Created 02-20-2016 09:56 PM
Are there any benchmarks for SQOOP data transfers from an ORACE RDBMS to Hadoop cluster ?
Both Hadoop cluster and ORACLE servers are located in same datacenter and connected by 10G network and 10G TOR switches. What sort of data transfer rates I can really expect if I can run data transfer at a time when ORACLE servers are not being used by any other applications. I am able to get a rate of around ~200Mbps but I am not sure if that is the maximum that I can expect.
Created 02-20-2016 10:00 PM
I don't think there is any benchmarks like that.

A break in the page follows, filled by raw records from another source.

[config.mk]
export PLATFORM = sky130hd
export DESIGN_NAME = lp_state_seq
export DESIGN_NICKNAME = d
export VERILOG_FILES = /design/src/rtl/lp_seq_pkg.sv /design/src/rtl/lp_halt_track.sv /design/src/rtl/lp_state_fsm.sv /design/src/rtl/lp_state_seq.sv
export SDC_FILE = /design/constraint.sdc
export NUM_CORES = 1
export LEC_CHECK = 0
export BUFFER_PORTS_ARGS = -buffer_cell sky130_fd_sc_hd__buf_2
export CAP_MARGIN = 20
export CORE_MARGIN = 1.5
export CORE_UTILIZATION = 40
export DETAILED_ROUTE_END_ITERATION = 8
export HOLD_SLACK_MARGIN = 0.02
export PLACE_DENSITY = 0.78
export SLEW_MARGIN = 20
export SYNTH_ARGS = -nofsm -noshare
export SYNTH_HDL_FRONTEND = slang
export SYNTH_SLANG_ARGS = --single-unit
[constraint.sdc]
create_clock -name clk_i -period 2.5 [get_ports clk_i]
set_clock_uncertainty 0.15 [all_clocks]
set_input_delay 0.5 -clock clk_i [delete_from_list [all_inputs] [get_ports clk_i]]
set_output_delay 0.5 -clock clk_i [all_outputs]
set_load 0.005 [all_outputs]
[src/rtl/lp_seq_pkg.sv]
package lp_seq_pkg;
   localparam int NUM_STATES = 5;
   typedef enum logic [NUM_STATES-1:0] {
      ST_RUN  = 5'b00001,
      ST_HALT = 5'b00010,
      ST_STPG = 5'b00100,
      ST_HSNP = 5'b01000,
      ST_SSNP = 5'b10000
   } lp_state_e;
endpackage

You can follow this http://www.slideshare.net/alxslva/effective-sqoop-best-practices-pitfalls-and-lessons-40370936
Also, make sure that you have stats generated on Oracle Tables.
Another link
Direct = True and number of mappers plays a big role.

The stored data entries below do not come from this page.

## src/rtl/dbg_ctl_pkg.sv

```systemverilog
package dbg_ctl_pkg;

  localparam int unsigned DW = 32;

  // byte offsets within the block
  localparam int unsigned OFF_HALT = 'h10;
  localparam int unsigned OFF_SEL  = 'h14;
  localparam int unsigned OFF_DATA = 'h18;
  localparam int unsigned OFF_MON  = 'h1C;
  localparam int unsigned OFF_AUTH = 'h24;
  localparam int unsigned OFF_SEC  = 'h28;

  localparam logic [15:0] HALT_KEY = 16'hA05F;

  localparam logic [DW-1:0] MON_MASK  = 32'h010F_0FF1;
  localparam logic [DW-1:0] AUTH_MASK = 32'h0000_000F;

  // halt word bit positions
  localparam int unsigned B_READY   = 16;
  localparam int unsigned B_HALTED  = 17;
  localparam int unsigned B_SLEEP   = 18;
  localparam int unsigned B_LOCKUP  = 19;
  localparam int unsigned B_SECDBG  = 20;
  localparam int unsigned B_STICKY0 = 24;   // retire, reset, restart upward
  localparam int unsigned N_STICKY  = 3;

  // transfer selector fields
  localparam int unsigned B_DIR = 16;
  localparam int unsigned B_SEC_STATE = 16;
  localparam int unsigned B_SEC_GUARD = 17;

  typedef struct packed {
    logic imprecise;
    logic mask_irq;
    logic step;
    logic halt;
    logic en;
  } halt_ctl_t;

endpackage

```

## src/rtl/dbg_halt_ctl.sv

```systemverilog
module dbg_halt_ctl
  import dbg_ctl_pkg::*;
(
  input  logic          clk,
  input  logic          rst_n,
  input  logic          wr_en,
  input  logic [15:0]   wkey,
  input  logic [4:0]    wctl,       // {imprecise, mask, step, halt, en}
  input  logic          rd_en,
  input  logic          ready,
  input  logic          core_halted,
  input  logic          core_sleeping,
  input  logic          core_lockup,
  input  logic          sec_dbg_allowed,
  input  logic          core_reset_evt,
  input  logic          core_retire_evt,
  input  logic          ext_restart_req,
  output halt_ctl_t     ctl,
  output logic [DW-1:0] rd_word
);

  halt_ctl_t             ctl_q, ctl_d;
  logic [N_STICKY-1:0]   stk_q, stk_d, stk_set;
  logic                  key_ok, halt_clr_wr;

  always_comb begin
    key_ok      = wr_en && (wkey == HALT_KEY);
    halt_clr_wr = key_ok && ctl_q.halt && !wctl[1];
    ctl_d       = ctl_q;
    if (key_ok) ctl_d = halt_ctl_t'(wctl);
    if (ext_restart_req) ctl_d.halt = 1'b0;
    stk_set = {halt_clr_wr || ext_restart_req, core_reset_evt, core_retire_evt};
  end

  for (genvar i = 0; i < N_STICKY; i++) begin : g_sticky
    always_comb stk_d[i] = stk_set[i] | (stk_q[i] & ~rd_en);
  end

  always_ff @(posedge clk or negedge rst_n) begin
    if (!rst_n) begin
      ctl_q <= '0;
      stk_q <= '0;
    end else begin
      ctl_q <= ctl_d;
      stk_q <= stk_d;
    end
  end

  always_comb begin
    rd_word                             = '0;
    rd_word[0]                          = ctl_q.en;
    rd_word[1]                          = ctl_q.halt;
    rd_word[2]                          = ctl_q.step;
    rd_word[3]                          = ctl_q.mask_irq;
    rd_word[5]                          = ctl_q.imprecise;
    rd_word[B_READY]                    = ready;
    rd_word[B_HALTED]                   = core_halted;
    rd_word[B_SLEEP]                    = core_sleeping;
    rd_word[B_LOCKUP]                   = core_lockup;
    rd_word[B_SECDBG]                   = sec_dbg_allowed;
    rd_word[B_STICKY0 +: N_STICKY]      = stk_q;
  end

  assign ctl = ctl_q;

endmodule

```

## src/rtl/dbg_xfer.sv

```systemverilog
module dbg_xfer
  import dbg_ctl_pkg::*;
#(
  parameter int unsigned SEL_W = 7
) (
  input  logic             clk,
  input  logic             rst_n,
  input  logic             sel_wr,
  input  logic             data_wr,
  input  logic [DW-1:0]    wdata,
  input  logic             done,
  input  logic [DW-1:0]    core_rdata,
  output logic             start,
  output logic [SEL_W-1:0] sel,
  output logic             dir_wr,
  output logic [DW-1:0]    data,
  output logic             ready
);

  logic             start_q, start_d;
  logic [SEL_W-1:0] sel_q, sel_d;
  logic             dir_q, dir_d;
  logic [DW-1:0]    data_q, data_d;
  logic             ready_q, ready_d;
  logic             busy_q, busy_d;
  logic             fin;

  always_comb begin
    fin     = done && busy_q;
    start_d = sel_wr;
    sel_d   = sel_wr ? wdata[SEL_W-1:0] : sel_q;
    dir_d   = sel_wr ? wdata[B_DIR]     : dir_q;
    busy_d  = sel_wr ? 1'b1 : (fin ? 1'b0 : busy_q);
    ready_d = sel_wr ? 1'b0 : (fin ? 1'b1 : ready_q);
    data_d  = data_q;
    if (data_wr)          data_d = wdata;
    if (fin && !dir_q)    data_d = core_rdata;
  end

  always_ff @(posedge clk or negedge rst_n) begin
    if (!rst_n) begin
      start_q <= 1'b0;
      sel_q   <= '0;
      dir_q   <= 1'b0;
      data_q  <= '0;
      ready_q <= 1'b0;
      busy_q  <= 1'b0;
    end else begin
      start_q <= start_d;
      sel_q   <= sel_d;
      dir_q   <= dir_d;
      data_q  <= data_d;
      ready_q <= ready_d;
      busy_q  <= busy_d;
    end
  end

  assign start  = start_q;
  assign sel    = sel_q;
  assign dir_wr = dir_q;
  assign data   = data_q;
  assign ready  = ready_q;

endmodule

```

## src/rtl/dbg_mask_reg.sv

```systemverilog
module dbg_mask_reg
  import dbg_ctl_pkg::*;
#(
  parameter logic [DW-1:0] MASK = '1
) (
  input  logic          clk,
  input  logic          rst_n,
  input  logic          we,
  input  logic [DW-1:0] wdata,
  output logic [DW-1:0] q
);

  logic [DW-1:0] q_q, q_d;

  always_comb q_d = we ? (wdata & MASK) : q_q;

  always_ff @(posedge clk or negedge rst_n) begin
    if (!rst_n) q_q <= '0;
    else        q_q <= q_d;
  end

  assign q = q_q;

endmodule

```

## src/rtl/dbg_sec_reg.sv

```systemverilog
module dbg_sec_reg
  import dbg_ctl_pkg::*;
(
  input  logic          clk,
  input  logic          rst_n,
  input  logic          we,
  input  logic          w_guard,
  input  logic          w_state,
  input  logic [1:0]    w_bank,
  output logic          state,
  output logic [1:0]    bank,
  output logic [DW-1:0] rd_word
);

  logic       state_q, state_d;
  logic [1:0] bank_q, bank_d;

  always_comb begin
    state_d = (we && !w_guard) ? w_state : state_q;
    bank_d  = we ? w_bank : bank_q;
  end

  always_ff @(posedge clk or negedge rst_n) begin
    if (!rst_n) begin
      state_q <= 1'b0;
      bank_q  <= '0;
    end else begin
      state_q <= state_d;
      bank_q  <= bank_d;
    end
  end

  always_comb begin
    rd_word              = '0;
    rd_word[1:0]         = bank_q;
    rd_word[B_SEC_STATE] = state_q;
  end

  assign state = state_q;
  assign bank  = bank_q;

endmodule

```

## src/rtl/dbg_ctl_regs.sv

```systemverilog
module dbg_ctl_regs
  import dbg_ctl_pkg::*;
#(
  parameter int unsigned ADDR_W = 8,
  parameter int unsigned SEL_W  = 7
) (
  input  logic              clk,
  input  logic              rst_n,
  input  logic [ADDR_W-1:0] bus_addr,
  input  logic              bus_we,
  input  logic [DW-1:0]     bus_wdata,
  input  logic              bus_re,
  output logic [DW-1:0]     bus_rdata,
  input  logic              core_halted,
  input  logic              core_sleeping,
  input  logic              core_lockup,
  input  logic              sec_dbg_allowed,
  input  logic              core_reset_evt,
  input  logic              core_retire_evt,
  input  logic              ext_restart_req,
  input  logic              xfer_done,
  input  logic [DW-1:0]     xfer_rdata,
  output logic              dbg_en,
  output logic              halt_req,
  output logic              step_en,
  output logic              mask_irq,
  output logic              imprecise_en,
  output logic              xfer_start,
  output logic              xfer_wr,
  output logic [SEL_W-1:0]  xfer_sel,
  output logic [DW-1:0]     xfer_wdata,
  output logic [DW-1:0]     mon_ctrl,
  output logic [3:0]        auth_ctrl,
  output logic              sec_state,
  output logic              bank_sel_en,
  output logic              bank_sel
);

  localparam logic [ADDR_W-1:0] A_HALT = ADDR_W'(OFF_HALT);
  localparam logic [ADDR_W-1:0] A_SEL  = ADDR_W'(OFF_SEL);
  localparam logic [ADDR_W-1:0] A_DATA = ADDR_W'(OFF_DATA);
  localparam logic [ADDR_W-1:0] A_MON  = ADDR_W'(OFF_MON);
  localparam logic [ADDR_W-1:0] A_AUTH = ADDR_W'(OFF_AUTH);
  localparam logic [ADDR_W-1:0] A_SEC  = ADDR_W'(OFF_SEC);

  logic          wr_halt, wr_sel, wr_data, wr_mon, wr_auth, wr_sec, rd_halt;
  logic          ready;
  halt_ctl_t     ctl;
  logic [DW-1:0] halt_word, sec_word, auth_word, data_word;
  logic [1:0]    bank;

  always_comb begin
    wr_halt = bus_we && (bus_addr == A_HALT);
    wr_sel  = bus_we && (bus_addr == A_SEL);
    wr_data = bus_we && (bus_addr == A_DATA);
    wr_mon  = bus_we && (bus_addr == A_MON);
    wr_auth = bus_we && (bus_addr == A_AUTH);
    wr_sec  = bus_we && (bus_addr == A_SEC);
    rd_halt = bus_re && (bus_addr == A_HALT);
  end

  dbg_halt_ctl u_halt (
    .clk             (clk),
    .rst_n           (rst_n),
    .wr_en           (wr_halt),
    .wkey            (bus_wdata[31:16]),
    .wctl            ({bus_wdata[5], bus_wdata[3:0]}),
    .rd_en           (rd_halt),
    .ready           (ready),
    .core_halted     (core_halted),
    .core_sleeping   (core_sleeping),
    .core_lockup     (core_lockup),
    .sec_dbg_allowed (sec_dbg_allowed),
    .core_reset_evt  (core_reset_evt),
    .core_retire_evt (core_retire_evt),
    .ext_restart_req (ext_restart_req),
    .ctl             (ctl),
    .rd_word         (halt_word)
  );

  dbg_xfer #(.SEL_W(SEL_W)) u_xfer (
    .clk        (clk),
    .rst_n      (rst_n),
    .sel_wr     (wr_sel),
    .data_wr    (wr_data),
    .wdata      (bus_wdata),
    .done       (xfer_done),
    .core_rdata (xfer_rdata),
    .start      (xfer_start),
    .sel        (xfer_sel),
    .dir_wr     (xfer_wr),
    .data       (data_word),
    .ready      (ready)
  );

  dbg_mask_reg #(.MASK(MON_MASK)) u_mon (
    .clk   (clk),
    .rst_n (rst_n),
    .we    (wr_mon),
    .wdata (bus_wdata),
    .q     (mon_ctrl)
  );

  dbg_mask_reg #(.MASK(AUTH_MASK)) u_auth (
    .clk   (clk),
    .rst_n (rst_n),
    .we    (wr_auth),
    .wdata (bus_wdata),
    .q     (auth_word)
  );

  dbg_sec_reg u_sec (
    .clk     (clk),
    .rst_n   (rst_n),
    .we      (wr_sec),
    .w_guard (bus_wdata[B_SEC_GUARD]),
    .w_state (bus_wdata[B_SEC_STATE]),
    .w_bank  (bus_wdata[1:0]),
    .state   (sec_state),
    .bank    (bank),
    .rd_word (sec_word)
  );

  always_comb begin
    bus_rdata = '0;
    if (bus_re) begin
      unique case (bus_addr)
        A_HALT:  bus_rdata = halt_word;
        A_DATA:  bus_rdata = data_word;
        A_MON:   bus_rdata = mon_ctrl;
        A_AUTH:  bus_rdata = auth_word;
        A_SEC:   bus_rdata = sec_word;
        default: bus_rdata = '0;
      endcase
    end
  end

  assign dbg_en       = ctl.en;
  assign halt_req     = ctl.halt;
  assign step_en      = ctl.step;
  assign mask_irq     = ctl.mask_irq;
  assign imprecise_en = ctl.imprecise;
  assign xfer_wdata   = data_word;
  assign auth_ctrl    = auth_word[3:0];
  assign bank_sel_en  = bank[0];
  assign bank_sel     = bank[1];

endmodule

```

Your setup looks really good as you have source and trage are in the same DC and 10G network is there.
Created 02-20-2016 10:00 PM
I don't think there is any benchmarks like that.
You can follow this http://www.slideshare.net/alxslva/effective-sqoop-best-practices-pitfalls-and-lessons-40370936
Also, make sure that you have stats generated on Oracle Tables.
Another link
Direct = True and number of mappers plays a big role.
Your setup looks really good as you have source and trage are in the same DC and 10G network is there.
Created 02-20-2016 10:01 PM
Created 02-20-2016 11:05 PM
Thanks Neeraj. This was useful, though I still don't have a benchmark. In Quest example, they were able to achieve 50GB table in 1000 sec for effective rate of 50Mbps.
I also found some info here
http://grokbase.com/t/sqoop/user/146jhv8577/sqoop-to-oracle-transfer-rates
and here
In last case, it looks like 310GB table took only 100 seconds ( with around 25 mappers) in best case for a transfer rate of ~3.1 Gbps. That makes much more sense.
I will try to find out more details about my Oracle server configuration to see what else I can do to improve my performance.
Created 02-21-2016 12:14 AM
@Shishir Saxena Ok. I am going to share these numbers based on my experience..No official numbers
5 nodes cluster with 96GB , Dual 8 Core over 10G network from different datacenter
4 billion rows with 30 mappers = 40 mins
86 million rows ~ 12 mins
My best suggestion is to run a dummy test and based on that you can estimate the timings.
Created 02-21-2016 01:13 AM
Thank You Neeraj. I am running benchmarks on our cluster. Just wanted to understand what max upper limit I can target. Thank you again for quick response and so much help.
Created 02-21-2016 07:08 AM
Hi @Shishir Saxena, Oracle connector for Hadoop, the so-called Oraoop is included in Sqoop-1.4.5 and 1.4.6 (shipped with HDP-2.3.x). Sqoop user guide has a very detailed explanation here. It's enabled when "--direct" is used. Regarding benchmarks it's the best to build your own, for example using Sqoop with and without Oraoop with different number of mappers, various table sizes etc.
Created 02-22-2016 02:39 AM
Thanks. Looks like that is my only choice.